Iaca-voorzitter Reginald Murphy opende het congres op maandagmorgen in de aanwezigheid van onder meer minister-president Marcel Gumbs en Toerisme en Economische Zaken Minister Claret Connor. Het congres wordt om de twee jaar gehouden. Het eerste congres vond 26 jaar geleden op Curaçao plaats.
Erfgoedmanagement
Hoewel het congres voor buitenstaanders nogal technisch van aard is, kreeg het toch een aards tintje met de presentatie van een boek door Corinne Hofman van de Universiteit Leiden en St. Maarten’s archeoloog Jay Haviser. Het boek snijdt het gevoelige onderwerp aan van archeologisch erfgoedmanagement in het Caribisch gebied.

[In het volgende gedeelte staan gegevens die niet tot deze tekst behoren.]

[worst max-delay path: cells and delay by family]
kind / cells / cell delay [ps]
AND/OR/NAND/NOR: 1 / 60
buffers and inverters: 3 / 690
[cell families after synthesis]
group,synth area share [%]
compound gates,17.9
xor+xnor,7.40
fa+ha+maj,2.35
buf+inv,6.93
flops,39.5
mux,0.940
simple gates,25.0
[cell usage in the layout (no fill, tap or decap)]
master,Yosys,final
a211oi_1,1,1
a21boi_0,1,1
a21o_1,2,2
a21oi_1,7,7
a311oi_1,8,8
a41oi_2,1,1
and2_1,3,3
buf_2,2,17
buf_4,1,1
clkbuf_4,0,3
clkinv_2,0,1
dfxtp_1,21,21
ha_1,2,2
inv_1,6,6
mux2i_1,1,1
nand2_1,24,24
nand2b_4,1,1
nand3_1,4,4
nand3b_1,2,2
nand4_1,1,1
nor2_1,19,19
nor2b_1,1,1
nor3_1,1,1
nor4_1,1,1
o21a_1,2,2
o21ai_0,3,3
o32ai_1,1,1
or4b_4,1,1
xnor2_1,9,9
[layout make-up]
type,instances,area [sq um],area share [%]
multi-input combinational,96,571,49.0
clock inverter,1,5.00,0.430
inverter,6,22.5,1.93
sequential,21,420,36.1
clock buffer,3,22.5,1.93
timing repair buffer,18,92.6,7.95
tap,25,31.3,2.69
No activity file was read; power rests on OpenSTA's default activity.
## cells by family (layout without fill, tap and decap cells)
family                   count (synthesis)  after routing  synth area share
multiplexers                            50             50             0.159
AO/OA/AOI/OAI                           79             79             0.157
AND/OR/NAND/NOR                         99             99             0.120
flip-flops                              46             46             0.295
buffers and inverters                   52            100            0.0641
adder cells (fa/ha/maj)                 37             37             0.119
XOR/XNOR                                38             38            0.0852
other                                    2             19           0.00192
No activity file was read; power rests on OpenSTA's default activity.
[src/rtl/sdio_multi.sv]
// sdio_multi: multi-channel control fan-out, DMA round-robin arbiter and
// interrupt aggregator for NCH SDIO/eMMC controller channels.
//
// Ports
//   i_clk, i_reset            clock, synchronous active-high reset
//   i_wb_*  / o_wb_*          control slave (one outstanding request)
//   o_ch_wb_* / i_ch_wb_*     per-channel control masters (cyc/stb one-hot,
//                             we/addr/data/sel shared by all channels)
//   i_ch_dma_* / o_ch_dma_*   per-channel DMA slaves (read data broadcast)
//   o_dma_* / i_dma_*         shared memory master, owned by one channel
//   i_ch_int                  raw channel interrupts
//   o_int_vec, o_int          registered interrupt vector and its OR
module sdio_multi #(
    parameter  int NCH   = 2,
    parameter  int AW    = 45,
    parameter  int DW    = 64,
    localparam int LGNCH = $clog2(NCH),
    localparam int MW    = 32
) (
    input  logic                   i_clk,
    input  logic                   i_reset,
    // control slave
    input  logic                   i_wb_cyc,
    input  logic                   i_wb_stb,
    input  logic                   i_wb_we,
    input  logic [LGNCH+2:0]       i_wb_addr,
    input  logic [MW-1:0]          i_wb_data,
    input  logic [MW/8-1:0]        i_wb_sel,
    output logic                   o_wb_stall,
    output logic                   o_wb_ack,
    output logic [MW-1:0]          o_wb_data,
    // per-channel control masters
    output logic [NCH-1:0]         o_ch_wb_cyc,
    output logic [NCH-1:0]         o_ch_wb_stb,
    output logic                   o_ch_wb_we,
    output logic [2:0]             o_ch_wb_addr,
    output logic [MW-1:0]          o_ch_wb_data,
    output logic [MW/8-1:0]        o_ch_wb_sel,
    input  logic [NCH-1:0]         i_ch_wb_stall,
    input  logic [NCH-1:0]         i_ch_wb_ack,
    input  logic [NCH*MW-1:0]      i_ch_wb_data,
    // per-channel DMA slaves
    input  logic [NCH-1:0]         i_ch_dma_cyc,
    input  logic [NCH-1:0]         i_ch_dma_stb,
    input  logic [NCH-1:0]         i_ch_dma_we,
    input  logic [NCH*AW-1:0]      i_ch_dma_addr,
    input  logic [NCH*DW-1:0]      i_ch_dma_data,
    input  logic [NCH*DW/8-1:0]    i_ch_dma_sel,
    output logic [NCH-1:0]         o_ch_dma_stall,
    output logic [NCH-1:0]         o_ch_dma_ack,
    output logic [NCH-1:0]         o_ch_dma_err,
    output logic [DW-1:0]          o_ch_dma_data,
    // shared memory master
    output logic                   o_dma_cyc,
    output logic                   o_dma_stb,
    output logic                   o_dma_we,
    output logic [AW-1:0]          o_dma_addr,
    output logic [DW-1:0]          o_dma_data,
    output logic [DW/8-1:0]        o_dma_sel,
    input  logic                   i_dma_stall,
    input  logic                   i_dma_ack,
    input  logic                   i_dma_err,
    input  logic [DW-1:0]          i_dma_data,
    // interrupts
    input  logic [NCH-1:0]         i_ch_int,
    output logic                   o_int,
    output logic [NCH-1:0]         o_int_vec
);

    localparam logic [LGNCH:0] NCH_W = (LGNCH+1)'(NCH);

    typedef enum logic {S_IDLE, S_BUSY} state_t;

    // ------------------------------------------------------------------
    // Control path
    // ------------------------------------------------------------------
    state_t             state, state_nxt;
    logic [LGNCH-1:0]   ch_q;
    logic               we_q;
    logic [2:0]         addr_q;
    logic [MW-1:0]      data_q;
    logic [MW/8-1:0]    sel_q;
    logic               stb_pend, stb_pend_nxt;
    logic               ack_nxt;
    logic [MW-1:0]      rdata_nxt;
    logic               accept;
    logic [LGNCH-1:0]   req_ch;
    logic               req_in_range;
    logic [NCH-1:0]     ch_onehot;
    logic               ch_stall, ch_ack;
    logic [MW-1:0]      ch_rdata;

    always_comb begin
        req_ch       = i_wb_addr[LGNCH+2:3];
        // Only reachable when NCH is not a power of two.
        req_in_range = ({1'b0, req_ch} < NCH_W);

        ch_onehot = '0;
        ch_stall  = 1'b0;
        ch_ack    = 1'b0;
        ch_rdata  = '0;
        for (int k = 0; k < NCH; k++) begin
            if (int'(ch_q) == k) begin
                ch_onehot[k] = 1'b1;
                ch_stall     = i_ch_wb_stall[k];
                ch_ack       = i_ch_wb_ack[k];
                ch_rdata     = i_ch_wb_data[k*MW +: MW];
            end
        end

        state_nxt    = state;
        stb_pend_nxt = stb_pend;
        ack_nxt      = 1'b0;
        rdata_nxt    = '0;
        accept       = 1'b0;
        o_wb_stall   = 1'b0;
        o_ch_wb_cyc  = '0;
        o_ch_wb_stb  = '0;

        case (state)
            S_IDLE: begin
                accept = i_wb_cyc & i_wb_stb;
                if (accept) begin
                    if (req_in_range) begin
                        state_nxt    = S_BUSY;
                        stb_pend_nxt = 1'b1;
                    end else begin
                        // Nonexistent channel: answer locally with zero data.
                        ack_nxt = 1'b1;
                    end
                end
            end
            S_BUSY: begin
                o_wb_stall = 1'b1;
                if (!i_wb_cyc) begin
                    // Abort: drop the channel bus immediately, no ack.
                    state_nxt    = S_IDLE;
                    stb_pend_nxt = 1'b0;
                end else begin
                    o_ch_wb_cyc = ch_onehot;
                    if (stb_pend) begin
                        o_ch_wb_stb = ch_onehot;
                        if (!ch_stall) begin
                            stb_pend_nxt = 1'b0;
                        end
                    end
                    if (ch_ack) begin
                        ack_nxt      = 1'b1;
                        rdata_nxt    = ch_rdata;
                        stb_pend_nxt = 1'b0;
                        state_nxt    = S_IDLE;
                    end
                end
            end
            default: state_nxt = S_IDLE;
        endcase
    end

    always_ff @(posedge i_clk) begin
        if (i_reset) begin
            state     <= S_IDLE;
            stb_pend  <= 1'b0;
            ch_q      <= '0;
            o_wb_ack  <= 1'b0;
            o_wb_data <= '0;
        end else begin
            state     <= state_nxt;
            stb_pend  <= stb_pend_nxt;
            o_wb_ack  <= ack_nxt;
            o_wb_data <= rdata_nxt;
            if (accept) begin
                ch_q <= req_ch;
            end
        end
    end

    always_ff @(posedge i_clk) begin
        if (accept) begin
            we_q   <= i_wb_we;
            addr_q <= i_wb_addr[2:0];
            data_q <= i_wb_data;
            sel_q  <= i_wb_sel;
        end
    end

    assign o_ch_wb_we   = we_q;
    assign o_ch_wb_addr = addr_q;
    assign o_ch_wb_data = data_q;
    assign o_ch_wb_sel  = sel_q;

    // ------------------------------------------------------------------
    // DMA arbiter
    // ------------------------------------------------------------------
    logic               gnt_valid;
    logic [LGNCH-1:0]   gnt, last;
    logic               err_lock;
    logic               gnt_cyc, gnt_stb, gnt_we;
    logic [AW-1:0]      gnt_addr;
    logic [DW-1:0]      gnt_data;
    logic [DW/8-1:0]    gnt_sel;
    logic               found;
    logic [LGNCH-1:0]   pick;
    logic               gnt_release;

    always_comb begin
        gnt_cyc  = 1'b0;
        gnt_stb  = 1'b0;
        gnt_we   = 1'b0;
        gnt_addr = '0;
        gnt_data = '0;
        gnt_sel  = '0;
        for (int k = 0; k < NCH; k++) begin
            if (int'(gnt) == k) begin
                gnt_cyc  = i_ch_dma_cyc[k];
                gnt_stb  = i_ch_dma_stb[k];
                gnt_we   = i_ch_dma_we[k];
                gnt_addr = i_ch_dma_addr[k*AW +: AW];
                gnt_data = i_ch_dma_data[k*DW +: DW];
                gnt_sel  = i_ch_dma_sel[k*(DW/8) +: DW/8];
            end
        end

        // Round-robin: channels above the last owner first, then wrap.
        found = 1'b0;
        pick  = '0;
        for (int k = 0; k < NCH; k++) begin
            if (!found && i_ch_dma_cyc[k] && (k > int'(last))) begin
                found = 1'b1;
                pick  = LGNCH'(k);
            end
        end
        for (int k = 0; k < NCH; k++) begin
            if (!found && i_ch_dma_cyc[k] && (k <= int'(last))) begin
                found = 1'b1;
                pick  = LGNCH'(k);
            end
        end

        o_ch_dma_stall = '1;
        o_ch_dma_ack   = '0;
        o_ch_dma_err   = '0;
        for (int k = 0; k < NCH; k++) begin
            if (gnt_valid && (int'(gnt) == k)) begin
                o_ch_dma_stall[k] = i_dma_stall | err_lock;
                o_ch_dma_ack[k]   = i_dma_ack;
                o_ch_dma_err[k]   = i_dma_err;
            end
        end
    end

    assign gnt_release = gnt_valid & ~gnt_cyc;

    always_ff @(posedge i_clk) begin
        if (i_reset) begin
            gnt_valid <= 1'b0;
            gnt       <= '0;
            last      <= LGNCH'(NCH-1);
            err_lock  <= 1'b0;
        end else begin
            if (gnt_valid && !gnt_release && i_dma_err) begin
                err_lock <= 1'b1;
            end
            if (gnt_release) begin
                gnt_valid <= 1'b0;
                err_lock  <= 1'b0;
            end
            // Re-arbitrating on the release edge keeps the owner change to a
            // single idle cycle; the releasing channel has cyc low and is
            // searched last, so it cannot win again here.
            if ((!gnt_valid || gnt_release) && found) begin
                gnt_valid <= 1'b1;
                gnt       <= pick;
                last      <= pick;
            end
        end
    end

    assign o_dma_cyc     = gnt_valid & gnt_cyc & ~err_lock;
    assign o_dma_stb     = gnt_valid & gnt_stb & ~err_lock;
    assign o_dma_we      = gnt_we;
    assign o_dma_addr    = gnt_addr;
    assign o_dma_data    = gnt_data;
    assign o_dma_sel     = gnt_sel;
    assign o_ch_dma_data = i_dma_data;

    // ------------------------------------------------------------------
    // Interrupts
    // ------------------------------------------------------------------
    always_ff @(posedge i_clk) begin
        if (i_reset) begin
            o_int_vec <= '0;
        end else begin
            o_int_vec <= i_ch_int;
        end
    end

    assign o_int = |o_int_vec;

endmodule
`config.mk`:
```
export PLATFORM = sky130hd
export DESIGN_NAME = pci_arbiter
export DESIGN_NICKNAME = d
export VERILOG_FILES = /design/src/rtl/pci_arbiter_pkg.sv /design/src/rtl/pci_arbiter_rr_pick.sv /design/src/rtl/pci_arbiter.sv
export SDC_FILE = /design/constraint.sdc
export NUM_CORES = 1
export LEC_CHECK = 0
export ABC_CLOCK_PERIOD_IN_PS = 2900
export CAP_MARGIN = 20
export CORE_UTILIZATION = 52
export CTS_BUF_LIST = sky130_fd_sc_hd__clkbuf_4 sky130_fd_sc_hd__clkbuf_8 sky130_fd_sc_hd__clkbuf_16
export DETAILED_ROUTE_END_ITERATION = 10
export HOLD_SLACK_MARGIN = 0.05
export PLACE_DENSITY = 0.77
export SYNTH_ARGS = -nofsm -noshare
export SYNTH_HDL_FRONTEND = slang
export SYNTH_HIERARCHICAL = 1
export SYNTH_SLANG_ARGS = --single-unit
export TNS_END_PERCENT = 10
```
`constraint.sdc`:
```
create_clock -name clk -period 2.9 [get_ports clk]
set_input_delay 0.87 -clock clk [delete_from_list [all_inputs] [get_ports clk]]
set_output_delay 0.87 -clock clk [all_outputs]
set_load 0.05 [all_outputs]
```
[src/rtl/imm_gen_pipe_if.sv]
`default_nettype none
// ============================================================================
// Module      : imm_gen_pipe_if
// Description : Handshake bundle between the decode stage, the immediate
//               generator and the execute stage.
// Revision    : 1.0 - initial release
// ============================================================================
interface imm_gen_pipe_if #(
    parameter int DATA_WIDTH = 32
);
    logic                  flush;
    logic                  in_valid;
    logic                  in_ready;
    logic [31:0]           instr;
    logic [2:0]            immSrc;
    logic                  zeroExt;
    logic                  out_valid;
    logic                  out_ready;
    logic [DATA_WIDTH-1:0] immOp;
    logic                  illegal;

    // Producer/consumer side that drives instructions and accepts results
    modport master (
        output flush, in_valid, instr, immSrc, zeroExt, out_ready,
        input  in_ready, out_valid, immOp, illegal
    );

    // Immediate generator side
    modport slave (
        input  flush, in_valid, instr, immSrc, zeroExt, out_ready,
        output in_ready, out_valid, immOp, illegal
    );
endinterface
`default_nettype wire

[src/rtl/imm_gen_pipe.sv]
`default_nettype none
// ============================================================================
// Module      : imm_gen_pipe
// Description : RV32I immediate generator (I/S/B/U/J/SHAMT) with sign/zero
//               extension to DATA_WIDTH, behind a one-cycle output register
//               and a one-entry skid register with valid/ready handshake.
// Revision    : 1.0 - initial release
// ============================================================================
module imm_gen_pipe #(
    parameter int DATA_WIDTH = 32
) (
    input  logic          clk,
    input  logic          rst,
    imm_gen_pipe_if.slave bus
);

    localparam logic [1:0] S_EMPTY = 2'd0;
    localparam logic [1:0] S_ONE   = 2'd1;
    localparam logic [1:0] S_TWO   = 2'd2;

    localparam logic [2:0] F_I     = 3'b000;
    localparam logic [2:0] F_S     = 3'b001;
    localparam logic [2:0] F_B     = 3'b010;
    localparam logic [2:0] F_U     = 3'b011;
    localparam logic [2:0] F_J     = 3'b100;
    localparam logic [2:0] F_SHAMT = 3'b101;

    logic [1:0]            state_q;
    logic [1:0]            state_d;
    logic [DATA_WIDTH-1:0] out_imm_q;
    logic                  out_ill_q;
    logic [DATA_WIDTH-1:0] skid_imm_q;
    logic                  skid_ill_q;

    logic                  sgn;
    logic [31:0]           imm32;
    logic                  hi_fill;
    logic                  ill_new;
    logic [DATA_WIDTH-1:0] ext_new;

    logic                  accept;
    logic                  pop;
    logic                  load_out_new;
    logic                  load_out_skid;
    logic                  load_skid;

    // instr[6:0] is the opcode; format selection comes from immSrc instead
    logic                  unused_opcode;
    assign unused_opcode = ^bus.instr[6:0];

    // Assemble the 32-bit immediate and the fill bit for anything above 31
    always_comb begin
        sgn     = bus.zeroExt ? 1'b0 : bus.instr[31];
        imm32   = 32'd0;
        hi_fill = 1'b0;
        ill_new = 1'b0;
        case (bus.immSrc)
            F_I: begin
                imm32   = {{20{sgn}}, bus.instr[31:20]};
                hi_fill = sgn;
            end
            F_S: begin
                imm32   = {{20{sgn}}, bus.instr[31:25], bus.instr[11:7]};
                hi_fill = sgn;
            end
            F_B: begin
                imm32   = {{19{sgn}}, bus.instr[31], bus.instr[7],
                           bus.instr[30:25], bus.instr[11:8], 1'b0};
                hi_fill = sgn;
            end
            F_U: begin
                // U already occupies bit 31, so zeroExt only affects the upper fill
                imm32   = {bus.instr[31:12], 12'd0};
                hi_fill = sgn;
            end
            F_J: begin
                imm32   = {{11{sgn}}, bus.instr[31], bus.instr[19:12],
                           bus.instr[20], bus.instr[30:21], 1'b0};
                hi_fill = sgn;
            end
            F_SHAMT: begin
                imm32   = {27'd0, bus.instr[24:20]};
                hi_fill = 1'b0;
            end
            default: begin
                ill_new = 1'b1;
            end
        endcase
    end

    // A zero-width replication is illegal, so the exact-32 case is split out
    generate
        if (DATA_WIDTH > 32) begin : g_ext_wide
            assign ext_new = {{(DATA_WIDTH-32){hi_fill}}, imm32};
        end else begin : g_ext_exact
            logic unused_hi;
            assign unused_hi = hi_fill;
            assign ext_new   = imm32;
        end
    endgenerate

    assign bus.in_ready  = (state_q != S_TWO);
    assign bus.out_valid = (state_q != S_EMPTY);
    assign bus.immOp     = out_imm_q;
    assign bus.illegal   = out_ill_q;

    assign accept = bus.in_valid && bus.in_ready;
    assign pop    = bus.out_valid && bus.out_ready;

    // Buffer occupancy control; flush overrides every transition and load
    always_comb begin
        state_d       = state_q;
        load_out_new  = 1'b0;
        load_out_skid = 1'b0;
        load_skid     = 1'b0;
        if (bus.flush) begin
            state_d = S_EMPTY;
        end else begin
            case (state_q)
                S_EMPTY: begin
                    if (accept) begin
                        state_d      = S_ONE;
                        load_out_new = 1'b1;
                    end
                end
                S_ONE: begin
                    if (accept && pop) begin
                        load_out_new = 1'b1;
                    end else if (accept) begin
                        state_d   = S_TWO;
                        load_skid = 1'b1;
                    end else if (pop) begin
                        state_d = S_EMPTY;
                    end
                end
                S_TWO: begin
                    if (pop) begin
                        state_d       = S_ONE;
                        load_out_skid = 1'b1;
                    end
                end
                default: begin
                    state_d = S_EMPTY;
                end
            endcase
        end
    end

    // State register
    always_ff @(posedge clk or posedge rst) begin
        if (rst) begin
            state_q <= S_EMPTY;
        end else begin
            state_q <= state_d;
        end
    end

    // Output and skid data registers; the skid entry always drains first
    always_ff @(posedge clk or posedge rst) begin
        if (rst) begin
            out_imm_q  <= '0;
            out_ill_q  <= 1'b0;
            skid_imm_q <= '0;
            skid_ill_q <= 1'b0;
        end else begin
            if (load_out_new) begin
                out_imm_q <= ext_new;
                out_ill_q <= ill_new;
            end else if (load_out_skid) begin
                out_imm_q <= skid_imm_q;
                out_ill_q <= skid_ill_q;
            end
            if (load_skid) begin
                skid_imm_q <= ext_new;
                skid_ill_q <= ill_new;
            end
        end
    end

endmodule
`default_nettype wire

[src/flat_wrapper.sv]
// flat-port wrapper written by rule: the top's interface ports become plain ports
module imm_gen_pipe_flat 
#(
    parameter int DATA_WIDTH = 32
)
  (clk, rst, bus_flush, bus_in_valid, bus_instr, bus_immSrc, bus_zeroExt, bus_out_ready, bus_in_ready, bus_out_valid, bus_immOp, bus_illegal);
  imm_gen_pipe_if #(.DATA_WIDTH(DATA_WIDTH)) bus_i ();
  input  logic clk;
  input  logic rst;
  input wire logic [$bits(bus_i.flush)-1:0] bus_flush;
  input wire logic [$bits(bus_i.in_valid)-1:0] bus_in_valid;
  input wire logic [$bits(bus_i.instr)-1:0] bus_instr;
  input wire logic [$bits(bus_i.immSrc)-1:0] bus_immSrc;
  input wire logic [$bits(bus_i.zeroExt)-1:0] bus_zeroExt;
  input wire logic [$bits(bus_i.out_ready)-1:0] bus_out_ready;
  output wire logic [$bits(bus_i.in_ready)-1:0] bus_in_ready;
  output wire logic [$bits(bus_i.out_valid)-1:0] bus_out_valid;
  output wire logic [$bits(bus_i.immOp)-1:0] bus_immOp;
  output wire logic [$bits(bus_i.illegal)-1:0] bus_illegal;
  assign bus_i.flush = bus_flush;
  assign bus_i.in_valid = bus_in_valid;
  assign bus_i.instr = bus_instr;
  assign bus_i.immSrc = bus_immSrc;
  assign bus_i.zeroExt = bus_zeroExt;
  assign bus_i.out_ready = bus_out_ready;
  assign bus_in_ready = bus_i.in_ready;
  assign bus_out_valid = bus_i.out_valid;
  assign bus_immOp = bus_i.immOp;
  assign bus_illegal = bus_i.illegal;
  imm_gen_pipe #(.DATA_WIDTH(DATA_WIDTH)) u_core (.clk(clk), .rst(rst), .bus(bus_i));
endmodule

Daarmee is het niet al te best gesteld, zo blijkt uit het boek. De archeologen stellen dat de eilanden in een “spiraal van besluiteloosheid” zijn beland. Er zijn op alle eilanden genoeg wetten en ook instanties die zich met de bescherming van archeologisch erfgoed bezighouden, maar toezicht op de naleving van de regels ontbreekt. Dit is vaak ingegeven door tekort aan getraind personeel en geldgebrek. “Het is heel belangrijk dat dit onder de aandacht wordt gebracht,” meent Corinne Hofman.
Jeugd
Jay Haviser liet tijdens de openingsceremonie een video zien die de betrokkenheid aantoont van de jeugd bij archeologie in Sint Maarten – via de Simarc Jeugd en Wetenschap Groep. “We wonen niet in een ivoren toren,” zegt Haviser. “Archeologie is een onderdeel van een grotere machinerie van overheid, onze gemeenschap en onze cultuur.”